St. Paul speaks of marriage as a "great mystery," a marvelous participation in God's life and mission. It is a blessed vocation and a holy adventure, wherein a man and a woman entrust their hearts, their lives and their eternal destinies to one another. God is the silent companion in the living out of that commitment. Marriages flourish when that is understood and when God's assistance is sought in daily prayer and Sunday Eucharist.


June 2005




Falta Mucho por Recorrer

Por el Obispo John C. Nienstedt


El matrimonio civil se basa de un contrato o  de un acuerdo escrito donde el hombre y la mujer unen sus vidas libremente como un entidad social (originalmente esta fue la idea de recibir el apellido del esposo). Ese contrato continua mientras que la pareja así lo deseé. Los gobiernos civiles juegan un papel como resultado de tales uniones ya que ellos proporcionan estabilidad social para el futuro a través de los niños que nacen, se educan y son preparados para la ciudadania como resultado de tales relaciones contracturales. Cuando el bienestar del matrimonio civil es amenazado, el futuro del bien comun tiende a estar en riesgo, por ende es de gran  preocupación para los líderes gubernamentales.

Externamente, el matrimonio sacramental se parece al matrimonio civil, pero la realidad interna es bastante significante.
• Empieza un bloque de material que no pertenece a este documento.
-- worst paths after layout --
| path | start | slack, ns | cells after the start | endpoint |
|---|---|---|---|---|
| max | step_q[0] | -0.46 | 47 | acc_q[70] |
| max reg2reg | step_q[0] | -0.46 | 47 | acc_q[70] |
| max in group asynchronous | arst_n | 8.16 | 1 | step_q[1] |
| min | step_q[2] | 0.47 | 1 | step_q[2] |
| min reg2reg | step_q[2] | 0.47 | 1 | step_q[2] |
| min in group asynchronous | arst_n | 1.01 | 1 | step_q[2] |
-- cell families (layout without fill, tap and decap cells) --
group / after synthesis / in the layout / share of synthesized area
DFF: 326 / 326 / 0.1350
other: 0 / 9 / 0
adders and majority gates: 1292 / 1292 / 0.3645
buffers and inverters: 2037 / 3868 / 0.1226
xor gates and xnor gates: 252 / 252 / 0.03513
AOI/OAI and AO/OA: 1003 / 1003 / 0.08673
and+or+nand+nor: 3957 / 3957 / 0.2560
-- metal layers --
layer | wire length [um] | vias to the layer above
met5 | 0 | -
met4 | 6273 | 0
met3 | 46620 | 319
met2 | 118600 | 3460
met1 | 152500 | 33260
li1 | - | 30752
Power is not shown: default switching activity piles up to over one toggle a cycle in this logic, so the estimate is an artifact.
File: src/rtl/core/stsolve_div.sv
// ----------------------------------------------------------------------------
// stsolve_div
// Restoring divider, one quotient bit a cycle: num * 2^24 / den, truncated,
// sign flip on request, saturated to 64 bits.
// ----------------------------------------------------------------------------
module stsolve_div (
	input  logic                 clk,
	input  logic                 arst_n,
	input  stsolve_pkg::div_req_t req,
	output stsolve_pkg::div_rsp_t rsp
);
	import stsolve_pkg::*;

	localparam int         DVD_W     = ACC_W + FRAC_BITS;
	localparam logic [6:0] LAST_STEP = 7'(DVD_W - 1);
	localparam logic [6:0] QUOT_TOP  = 7'(ACC_W);

	logic               busy_q;
	logic               fin_q;
	logic               done_q;
	logic [6:0]         cnt_q;
	logic [DVD_W-1:0]   dvd_q;
	logic [ACC_W-1:0]   r_q;
	logic [ACC_W-1:0]   q_q;
	logic [ACC_W-1:0]   d_q;
	logic               ovf_q;
	logic               neg_q;
	logic signed [ACC_W-1:0] res_q;

	logic [ACC_W-1:0]   r_shift;
	logic               ge;

	// trial subtract
	always_comb begin
		r_shift = {r_q[ACC_W-2:0], dvd_q[DVD_W-1]};
		ge      = r_shift >= d_q;
	end

	// control
	always_ff @(posedge clk or negedge arst_n) begin
		if (!arst_n) begin
			busy_q <= 1'b0;
			fin_q  <= 1'b0;
			done_q <= 1'b0;
			cnt_q  <= '0;
		end else begin
			done_q <= 1'b0;
			if (req.start && !busy_q) begin
				busy_q <= 1'b1;
				fin_q  <= 1'b0;
				cnt_q  <= LAST_STEP;
			end else if (busy_q) begin
				if (fin_q) begin
					busy_q <= 1'b0;
					fin_q  <= 1'b0;
					done_q <= 1'b1;
				end else if (cnt_q == '0) begin
					fin_q <= 1'b1;
				end else begin
					cnt_q <= cnt_q - 7'd1;
				end
			end
		end
	end

	// datapath
	always_ff @(posedge clk) begin
		if (req.start && !busy_q) begin
			dvd_q <= {umag(req.num), {FRAC_BITS{1'b0}}};
			r_q   <= '0;
			q_q   <= '0;
			d_q   <= req.den;
			ovf_q <= 1'b0;
			neg_q <= req.num[ACC_W-1] ^ req.flip;
		end else if (busy_q) begin
			if (fin_q) begin
				res_q <= from_mag(ovf_q ? {ACC_W{1'b1}} : q_q, neg_q);
			end else begin
				dvd_q <= {dvd_q[DVD_W-2:0], 1'b0};
				r_q   <= ge ? r_shift - d_q : r_shift;
				q_q   <= {q_q[ACC_W-2:0], ge};
				if (cnt_q >= QUOT_TOP && ge) begin
					ovf_q <= 1'b1;
				end
			end
		end
	end

	assign rsp.done = done_q;
	assign rsp.busy = busy_q;
	assign rsp.quot = res_q;

endmodule
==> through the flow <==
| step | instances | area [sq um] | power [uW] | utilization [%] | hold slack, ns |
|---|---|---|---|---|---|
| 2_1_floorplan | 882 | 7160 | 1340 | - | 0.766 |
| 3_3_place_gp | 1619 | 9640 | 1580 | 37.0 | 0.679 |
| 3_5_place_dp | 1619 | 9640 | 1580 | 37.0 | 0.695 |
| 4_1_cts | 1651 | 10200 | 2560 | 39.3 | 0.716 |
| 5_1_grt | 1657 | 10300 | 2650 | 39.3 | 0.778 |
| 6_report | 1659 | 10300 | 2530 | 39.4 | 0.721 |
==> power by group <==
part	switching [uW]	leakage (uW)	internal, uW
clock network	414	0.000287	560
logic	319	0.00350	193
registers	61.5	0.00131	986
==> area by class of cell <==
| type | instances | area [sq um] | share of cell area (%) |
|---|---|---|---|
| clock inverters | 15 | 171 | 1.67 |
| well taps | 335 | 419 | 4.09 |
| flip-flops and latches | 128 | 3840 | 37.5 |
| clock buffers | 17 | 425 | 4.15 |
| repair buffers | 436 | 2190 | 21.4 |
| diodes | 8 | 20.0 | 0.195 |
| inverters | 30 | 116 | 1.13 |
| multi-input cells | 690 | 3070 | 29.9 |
## config.mk

```make
export PLATFORM = sky130hd
export DESIGN_NAME = ssm_seq
export DESIGN_NICKNAME = d
export VERILOG_FILES = /design/src/hw/rtl/stack_sample_segment_merger_assert.svh /design/src/hw/rtl/ssm_pkg.sv /design/src/hw/rtl/ssm_seq.sv
export SDC_FILE = /design/constraint.sdc
export NUM_CORES = 1
export LEC_CHECK = 0
export ABC_AREA = 1
export BUFFER_PORTS_ARGS = -buffer_cell sky130_fd_sc_hd__buf_2
export CAP_MARGIN = 20
export CORE_AREA = 2 2 286 288
export CTS_CLUSTER_DIAMETER = 30
export CTS_CLUSTER_SIZE = 10
export DETAILED_ROUTE_END_ITERATION = 16
export DIE_AREA = 0 0 288 290
export PLACE_DENSITY = 0.62
export SYNTH_ARGS = -nofsm -noshare
export SYNTH_HDL_FRONTEND = slang
export SYNTH_SLANG_ARGS = --single-unit
```

## constraint.sdc

```tcl
create_clock -name clk -period 8.2 [get_ports clk]
set_input_delay 0.41 -clock clk [delete_from_list [all_inputs] [get_ports clk]]
set_output_delay 0.41 -clock clk [all_outputs]
set_load 0.005 [all_outputs]
```
[src/design/ets_pkg.sv]
`timescale 1ns / 1ps
// ----------------------------------------------------------------------------
// ets_pkg: shared constants for the exponential series core
// widths and fixed-point settings for the running-term series evaluator
// ----------------------------------------------------------------------------
package ets_pkg;

	// fixed-point and series limits
	localparam int FRAC_BITS = 12;
	localparam int MAX_TERMS = 31;

	// field widths
	localparam int X_W   = 16;
	localparam int SUM_W = 32;
	localparam int TC_W  = 5;

	// register reset value of the term count
	localparam logic [TC_W-1:0] TC_RESET = TC_W'(10);

	// running term magnitude, product and divider widths
	localparam int MAG_W    = SUM_W;
	localparam int XMAG_W   = X_W;
	localparam int PROD_W   = MAG_W + XMAG_W;
	localparam int RND_W    = PROD_W + 1;
	localparam int QRAW_W   = RND_W - FRAC_BITS;
	localparam int DIV_STEP = 4;
	localparam int DIV_CYC  = (QRAW_W + DIV_STEP - 1) / DIV_STEP;
	localparam int DVD_W    = DIV_CYC * DIV_STEP;
	localparam int DCNT_W   = $clog2(DIV_CYC + 1);

	// term index counter
	localparam int CNT_W = $clog2(MAX_TERMS + 1);
	localparam int CMP_W = (TC_W > CNT_W) ? TC_W : CNT_W;

	// one in the fixed-point format
	localparam logic [MAG_W-1:0] ONE_MAG = MAG_W'(1) << FRAC_BITS;

endpackage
El matrimonio sacramental se basa en los cuatro pilares que se define de la siguiente manera:

1. Llenos de fe: es la unión entre un hombre y una mujer bautizados.


2. Consentimiento libre: La pareja sabe y entiende lo que estan haciendo y tienen la capacidad de continuar con el próceso.

3. Indisoluble: Ambos creyentes reconocen que su relación es por largo tiempo, una unión exclusiva y monógoma porque es una "unión en el Señor."

4. Fructuoso: Siendo creyentes, la pareja sigue el ejemplo del amor generativo de Dios como vemos en la bendita Trinidad en que su amor por el uno al otro los conlleve a procrear y a la educación de us hijos.

Cuando nos ponemos a opinar sobre lo que significa el matrimonio sacramental del matrimonio civil, empezamos a entender porque la iglesia católica define al matrimonio sacramental como un "pacto" - una unión en Dios y dependiente en su ayuda de misericordia. Por consiguiente, sacramentalmente el divorcio no tiene lugar ya que la gracia de Dios nunca muere e incluso hasta en la presencia del pecado o la debilidad del ser humano. Por otra parte, la anulación es cuando la pareja ha reflexionado cuidadosamente y darse cuenta que los cuatro pilares no estaban presentes el día que se dijeron "si" al matrimonio. Ahora, si más de una dimensión hace falta, entonces esa unión que obviamente fue un matrimonio civil, nunca fue capaz de ser un matrimonio sacramental.

Por otra parte, cuando dos personas de la religión luterana contraen matrimonio en una Iglesia Luterana, la Iglesia católica presume que ellos también vienen a ser una unión sacramental debido a la validez de su bautismo. (Sin embargo, en la teología Luterana, no se tiene el mismo entendimiento de validez). Si mañana más tarde la pareja se divorcia y uno de ellos contrae matrimonio con un/una cotólico/a, esa unión necesitará una anulación antes que el matrimonio se lleve a cabo.

San Pablo habla del matrimonio como el "gran misterio," una participación maravillosa en la vida y misión de Dios. El matrimonio es una vocación bendita y una aventura Santa, en donde el hombre y la mujer confían sus corazones, sus vidas y sus destinos eternos. Dios es el compañero silencioso durante toda su vida. El matrimonio prospera cuando se entiende y cuando se busca la ayuda de Dios mediante las oraciones diarias y con la misa dominical.